◆ Problem to solve ◆
Among the records, which lines include "flip"? List them.

◆ Data shown ◆
## src/tss_pkg.sv

```systemverilog
package tss_pkg;

    // Storage geometry
    localparam int DEPTH      = 256;
    localparam int DATA_WIDTH = 32;
    localparam int ADDR_W     = (DEPTH > 1) ? $clog2(DEPTH) : 1;
    localparam int FILL_W     = $clog2(DEPTH + 1);

    // Port field widths
    localparam int VALUE_W  = 32;
    localparam int COUNT_W  = 9;
    localparam int STATUS_W = 2;

    typedef enum logic [1:0] {
        ACT_PUSH_ONE = 2'd0,
        ACT_PUSH_TWO = 2'd1,
        ACT_POP_ONE  = 2'd2,
        ACT_POP_TWO  = 2'd3
    } t_action;

    typedef enum logic [STATUS_W-1:0] {
        STAT_OK        = 2'd0,
        STAT_OVERFLOW  = 2'd1,
        STAT_UNDERFLOW = 2'd2
    } t_status;

    // Controller to datapath
    typedef struct packed {
        logic capture;
        logic load_out;
    } t_cmd;

endpackage

```

## src/tss_ctrl.sv

```systemverilog
module tss_ctrl (
    input  logic          i_clk,
    input  logic          i_rst_n,
    input  logic          i_valid,
    output logic          o_stall,
    output logic          o_valid,
    input  logic          i_stall,
    output tss_pkg::t_cmd o_cmd
);
    import tss_pkg::*;

    typedef enum logic [1:0] {
        ST_IDLE = 2'b01,
        ST_EXEC = 2'b10
    } t_state;

    t_state r_state, n_state;
    logic   r_out_valid, n_out_valid;
    logic   out_free;

    assign out_free = !r_out_valid || !i_stall;

    always_comb begin
        n_state      = r_state;
        o_cmd        = '0;
        unique case (r_state)
            ST_IDLE: begin
                if (i_valid) begin
                    o_cmd.capture = 1'b1;
                    n_state       = ST_EXEC;
                end
            end
            ST_EXEC: begin
                // hold the result until the output register frees up
                if (out_free) begin
                    o_cmd.load_out = 1'b1;
                    n_state        = ST_IDLE;
                end
            end
            default: n_state = ST_IDLE;
        endcase
    end

    always_comb begin
        if (o_cmd.load_out) begin
            n_out_valid = 1'b1;
        end else if (!i_stall) begin
            n_out_valid = 1'b0;
        end else begin
            n_out_valid = r_out_valid;
        end
    end

    always_ff @(posedge i_clk) begin
        if (!i_rst_n) begin
            r_state     <= ST_IDLE;
            r_out_valid <= 1'b0;
        end else begin
            r_state     <= n_state;
            r_out_valid <= n_out_valid;
        end
    end

    assign o_stall = (r_state != ST_IDLE);
    assign o_valid = r_out_valid;

endmodule

```

## config.mk

```make
export PLATFORM = sky130hd
export DESIGN_NAME = tss_ctrl
export DESIGN_NICKNAME = d
export VERILOG_FILES = /design/src/tss_pkg.sv /design/src/tss_ctrl.sv
export SDC_FILE = /design/constraint.sdc
export NUM_CORES = 1
export LEC_CHECK = 0
export BUFFER_PORTS_ARGS = -buffer_cell sky130_fd_sc_hd__buf_2
export CORE_AREA = 2 2 39 41
export CTS_CLUSTER_SIZE = 30
export DETAILED_ROUTE_END_ITERATION = 7
export DIE_AREA = 0 0 41 43
export HOLD_SLACK_MARGIN = 0.08
export SLEW_MARGIN = 20
export SYNTH_ARGS = -nofsm -noshare
export SYNTH_HDL_FRONTEND = slang
export SYNTH_SLANG_ARGS = --single-unit
export TNS_END_PERCENT = 5
```

## constraint.sdc

```tcl
create_clock -name i_clk -period 1 [get_ports i_clk]
set_clock_uncertainty 0.05 [all_clocks]
set_input_delay 0.05 -clock i_clk [delete_from_list [all_inputs] [get_ports i_clk]]
set_output_delay 0.05 -clock i_clk [all_outputs]
set_load 0.01 [all_outputs]
```

Word-level counts from Yosys, hierarchy flattened
Index checks and enable logic that the tools add are counted.

operators by class
  reductions and logical operators = 4
  multiplexer cells = 9
  eq/ne operators = 6

operator list
  cell                                                                   number
  1-bit 2-to-1 mux                                                       6
  2-bit 2-to-1 mux                                                       2
  2-bit by 1-bit != test with 1-bit output, second input constant        2
  2-bit != test, second input constant                                   2
  2-bit one-hot mux with 2 select lines                                  1
  2-bit by 1-bit equality test with 1-bit output, second input constant  1
  2-bit equality test, second input constant                             1
  1-bit logical NOT                                                      2
  2-bit AND reduction                                                    1
  1-bit logical OR                                                       1

word-level totals
  register bits = 3
  output and inout bits = 4
  bits of input ports = 4
  logic and storage cells = 21

Longest topological paths before layout
Gate-level depths: netlist of run 1.

  depth in word-level cells = 5
  mapped depth = 3
  mapped depth without buffers = 2

Least setup slack after synthesis of run 1
Ideal clock, no wire load.

  path kind = reg-to-reg
  start point = register r_state[1]
  end point = register r_state[1]
  setup time = 0.115 ns
  slack = 0.109 ns
  arrival time = 0.726 ns
  buffers on the path = 0
  cell stages (with the launch flop) = 3
  cells stage by stage = dfxtp_1 > and3b_1 > o21a_1

on the way
  longest elaborated chain between the ends = 3
  elaborated cells on any way between the ends = 6
  classes of those cells = eq/ne (4); mux (1); reduce/logical (1)

RTL lines
  element                                                                                       RTL line        source
  from (decl)                                                                                   tss_ctrl.sv:17  t_state r_state, n_state;
  from (signal assigned)                                                                        tss_ctrl.sv:59  r_state <= n_state;
  2-bit equality test / 2-bit by 1-bit equality test with 1-bit output (equally long branches)  tss_ctrl.sv:26  unique case (r_state)
  2-bit != test (no line)                                                                       -
  2-bit AND reduction (no line)                                                                 -

Several ways; a longest one is shown, not always the timed one.
A chain may end at the register's enable or synchronous reset.

==> results of run 1 <==
==> power breakdown <==
group	switching (mW)	leakage [nW]	internal (mW)	total, mW
logic	0.0196	0.0814	0.0360	0.0556
registers	0.00592	0.0247	0.127	0.133
clock network	0.0669	0.0150	0.150	0.217
total	0.0924	0.121	0.313	0.405
==> flip-flops by register name (all words and copies together), names as in the netlist <==
register and cells:
r_state 2, o_valid 1
==> placed cells by master (no fill, tap or decap), types with 2 or more instances in the layout <==
master / count
dlygate4sd3_1: 2
dfxtp_2: 2
buf_6: 2
clkbuf_4: 3
buf_2: 6
==> stage by stage <==
stage	cells	power, mW	hold WS, ns
floorplan	13	0.1502	0.07999
detailed placement	35	0.1662	0.2097
global placement	35	0.1660	0.2101
global route	42	0.4238	0.2333
CTS	42	0.4024	0.1911
finish	42	0.4055	0.2043
==> timing repair <==
item	CTS	global route
setup buffers	1	0
hold buffers	2	0
hold endpoints to repair	3	0
resized for setup	4	3
setup endpoints to repair	2	4
pin swaps	0	1
==> kinds of logic after synthesis <==
kind of cell / count (synthesis) / synth area share [%]
AO/OA/AOI/OAI: 4 / 19.60
AND/OR/NAND/NOR: 5 / 27.45
flip-flops: 3 / 47.06
buffers and inverters: 1 / 5.885
==> routing by layer <==
layer	GRT usage, %	vias to the layer above	share of wire, %
li1	-	70	-
met1	1.603	61	33
met3	1.571	0	5.0
met2	7.187	4	62
met5	0	-	0
met4	10.00	0	0
==> worst min-delay path: stages <==
cell and delay [ns]:
buf_2 0.10, and4b_1 0.22, o21ai_1 0.07
==> cell type report <==
type	count	area, um^2
Fill cell	157	1130
Multi-Input combinational cell	9	72.57
Timing Repair Buffer	10	72.57
Sequential cell	3	62.56
Clock buffer	4	26.28
Tap cell	16	20.02
==> final timing paths <==
check	from	end	slack, ns	cells past startpoint
worst max-delay path	r_state[1]$_SDFFE_PN0P_	o_cmd[1]	-0.04	2
worst min-delay path	i_stall	r_state[0]$_SDFFE_PN1P_	0.20	3
worst max register to register	r_state[1]$_SDFFE_PN0P_	r_state[1]$_SDFFE_PN0P_	-0.01	3
worst min register to register	o_valid$_SDFFE_PN0P_	o_valid$_SDFFE_PN0P_	0.45	2
==> results.cfg, run 1 <==
[logic_synthesis]
ys_top_cells_by_count = dfxtp_1 (3), nand2b_1 (2)
yosysWarnings = 0
synth.net_count = 17
synth-main-ff-cell = dfxtp_1
yosysUniqueCellTypes = 10
yosysTopAreaCell = dfxtp_1
synth-seq-cells = 3
ys_top_cells_by_area = dfxtp_1 (47%), nand2b_1 (9.8%), and4b_1 (7.8%)
synth_area_um2 = 127.6
avgSynthCellArea_um2 = 9.817
yosys.area.top_type_share_pct = 47.06
synth_edf_count = 0
async_flop_share_pct = 0
yosysSeqAreaShare_pct = 47.06
syn_inst = 13
synth_most_common_cell = dfxtp_1

[worst_setup_path]
cp.required_ns = 0.90
path_buf_inv = 1
critPathLaunchType = register
path_cells = and3b_2, buf_6
cp_data_arrival_time_ns = 0.94
setup.worst_path.end_class = output port
crit_family = flip-flops
cpPeakStageDelay_ns = 0.35
critical_path_peak_fanout = 4
crit_type = reg -> out
slowest_stage = dfxtp_2

[clock_tree]
clock_latency_ns = 0.23
path_clk_slew_ns = 0.04
htreeDepth = 1
cts_buffers = 3
root_buffer = clkbuf_4
clkSinkCount = 3
clockBufferDepth = 2
cts_tree = yes

[detailed_routing]
viasPerCell = 3.214
drt.antenna.violating_nets = 0
dr.pass1.iters = 2
via_count = 135
drc = 0
drt-total-wl_um = 317
drtIter0Drc = 1
wl_per_cell_um = 7.548

[floorplanning]
start_util_pct = 9.222
io_pins = 8
die_y_um = 43
dieArea_um2 = 1763
rows = 14
core_area_um2 = 1384
dieWidth_um = 41

[outcome]
violations = setup timing
outcome = finished, violations left

[timing]
slew_headroom_pct = 91.75
tns_ns = -0.05531
hold_viol_final = 0
slew_viol_final = 0
worst_pin_slew_ns = 0.1226
finalSetupViolCount = 3
rsz0062_at_grt = yes
fin_ws_ns = -0.03535
post-route-period-util_pct = 103.5
fmax_mhz = 965.9
post-route-min-period_ns = 1.035

[place]
dp_worst_setup_slack_ns = 0.1099
portBuffers = 7
hpwlAfterDp_um = 189.9
place.gp.congestion = 0.4784
dpl_cell_area_um2 = 175.2

[cells_and_area]
drive_gt1_share_pct = 61.54
nets = 31
areaGrowthSynthToFinish_pct = 99.02
design_area_um2 = 254.0
antenna_cells = 0
utilization_pct = 18.35

[power_and_ir_drop]
powerDensity_nw_per_um2 = 1596
p_leak_nw = 0.1210
peakVddDrop_v = 0.0001777

[global_route]
grt_overflow_total = 0
grt_pass1_vias = 143
track_usage_pct = 4.614
grt_max_degree = 5
antenna_found_initial = 0
grt_pass1_wl_um = 427

[run]
cap_violations = 0

[min_path]
hp-class = in -> reg
Note: power is estimated with default switching activity, not from simulation.
==> inputs of run 2 (changes only) <==
==> constraint.sdc (replaced) <==
create_clock -name i_clk -period 1 [get_ports i_clk]
set_clock_uncertainty 0.05 [all_clocks]
set_input_delay 0.1 -clock i_clk [delete_from_list [all_inputs] [get_ports i_clk]]
set_output_delay 0.1 -clock i_clk [all_outputs]
set_load 0.01 [all_outputs]
==> results.cfg, run 2 (synthesis gave the netlist of run 1 again) <==
[global_route]
grt_overflow_total = 0
antenna_found_initial = 0
grt_max_degree = 5
grt_pass1_vias = 143
track_usage_pct = 4.614
grt_pass1_wl_um = 427

[worst_setup_path]
critPathLaunchType = register
cp_data_arrival_time_ns = 0.93
reg2reg_depth = 3
reg2reg_to = r_state[1]$_SDFFE_PN0P_
crit_type = reg -> out
reg2reg_slack_ns = -0.04
setup.worst_path.end_class = output port
critical_path_peak_fanout = 4
reg2reg_from = r_state[1]$_SDFFE_PN0P_
cp.required_ns = 0.85

[timing]
worst_pin_slew_ns = 0.1223
post-route-min-period_ns = 1.077
hold_viol_final = 0
fmax_mhz = 928.5
whs_ns = 0.1125
rsz0062_at_grt = yes
finalSetupViolCount = 3
post-route-period-util_pct = 107.7
slew_headroom_pct = 91.77
slew_viol_final = 0
fin_ws_ns = -0.07702

[power_and_ir_drop]
clkPwrFrac_pct = 53.9
power.internal_mw = 0.3095
powerDensity_nw_per_um2 = 1646
p_leak_nw = 0.1166
pwr-share-seq_pct = 33.2
switching_share_pct = 22.92
p_sw_mw = 0.09201
peakVddDrop_v = 0.0001995
pwr-share-comb_pct = 12.9

[detailed_routing]
dr.pass1.iters = 1
drc = 0
drt-total-wl_um = 305
drtIter0Drc = 0
via_count = 131
viasPerCell = 3.195
wl_per_cell_um = 7.439
drt.antenna.violating_nets = 0

[place]
portBuffers = 7
placedCellCount = 35
place.gp.congestion = 0.4784
hpwlAfterDp_um = 189.9

[min_path]
hp-class = in -> reg
min_path_cells = 3
min_delay_worst_endpoint = o_valid$_SDFFE_PN0P_
min_from = i_stall

[clock_tree]
cts_buffers = 3
htreeDepth = 1
clockBufferDepth = 2
clock_latency_ns = 0.23
cts_tree = yes
root_buffer = clkbuf_4
path_clk_slew_ns = 0.04
clkSinkCount = 3

[floorplanning]
dieWidth_um = 41
dieArea_um2 = 1763
die_y_um = 43
core_area_um2 = 1384
rows = 14
io_pins = 8
start_util_pct = 9.222

[cells_and_area]
final_cell_mix = buf_2 (6), clkbuf_4 (3), dfxtp_2 (2)
largest_reg_flops = 2
top_register = r_state
layout_commonest_cell = buf_2
antenna_cells = 0
fill_cells = 155
areaGrowthSynthToFinish_pct = 91.18
layout.cells.non_filler = 41
drive_gt1_share_pct = 68.00
nets = 30

[outcome]
violations = setup timing
outcome = finished, violations left

[run]
cap_violations = 0
-- run 2: cell count changes in the layout (fill, tap and decap cells not counted) --
cell,before,now
o21ai_2,0,1
o21ai_1,1,0
buf_6,2,1
dlygate4sd3_1,2,1
buf_4,0,1
-- run 2: metal layers --
metal,vias to the layer above,part of all wire [%],global-route usage [%]
met5,-,0,0
met4,0,0,10.00
met3,0,5.2,1.571
met2,4,63,7.187
met1,59,31,1.603
li1,68,-,-
-- run 2: power groups by stage --
stage / Sequential, mW / Combinational [mW] / Clock, mW
2_1_floorplan: 0.132 / 0.0186 / 0
3_3_place_gp: 0.132 / 0.0342 / 0
3_5_place_dp: 0.132 / 0.0341 / 0
4_1_cts: 0.132 / 0.0493 / 0.218
5_1_grt: 0.134 / 0.0579 / 0.228
6_report: 0.133 / 0.0518 / 0.217
-- run 2: how the worst max path moves through the flow --
stage,from,to,depth (start not counted)
after floorplan,r_state[1]$_SDFFE_PN0P_,r_state[1]$_SDFFE_PN0P_,2
after global placement,r_state[0]$_SDFFE_PN1P_,r_state[1]$_SDFFE_PN0P_,2
after detailed placement,r_state[1]$_SDFFE_PN0P_,r_state[1]$_SDFFE_PN0P_,2
after CTS,r_state[1]$_SDFFE_PN0P_,o_cmd[1],2
after global routing,r_state[0]$_SDFFE_PN1P_,o_cmd[0],3
final,r_state[1]$_SDFFE_PN0P_,o_cmd[1],2
-- run 2: metrics by stage --
step	setup slack [ns]	instance area, um^2	power, mW	util, %	setup TNS (ns)
after global routing	-0.1125	244.0	0.4196	17.63	-0.3038
final	-0.07702	244.0	0.4015	17.63	-0.1830
after detailed placement	0.1099	175.2	0.1662	12.66	0
after floorplan	0.1092	127.6	0.1502	-	0
after CTS	-0.08749	235.2	0.3994	17.00	-0.2147
after global placement	0.1314	175.2	0.1660	12.66	0
-- run 2: worst max-delay path, cell delays in order (launching register included) --
cell and delay [ns]:
dfxtp_2 0.35, and3b_2 0.23, buf_6 0.12
-- run 2: final cells by class --
type,instances,area (um^2),share of cell area [%]
Multi-Input combinational cell,9,76.32,31.28
Sequential cell,3,62.56,25.64
Timing Repair Buffer,9,58.81,24.10
Clock buffer,4,26.28,10.77
Tap cell,16,20.02,8.205
-- run 2: what timing repair did --
action                                  CTS  global route
hold buffers                              1             0
endpoints found under the setup margin    2             5
resized for setup                         4             3
buffers inserted                          1             0
hold endpoints to repair                  2             0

◆ Exercise output ◆
==> flip-flops by register name (all words and copies together), names as in the netlist <==
flip-flops: 3 / 47.06
crit_family = flip-flops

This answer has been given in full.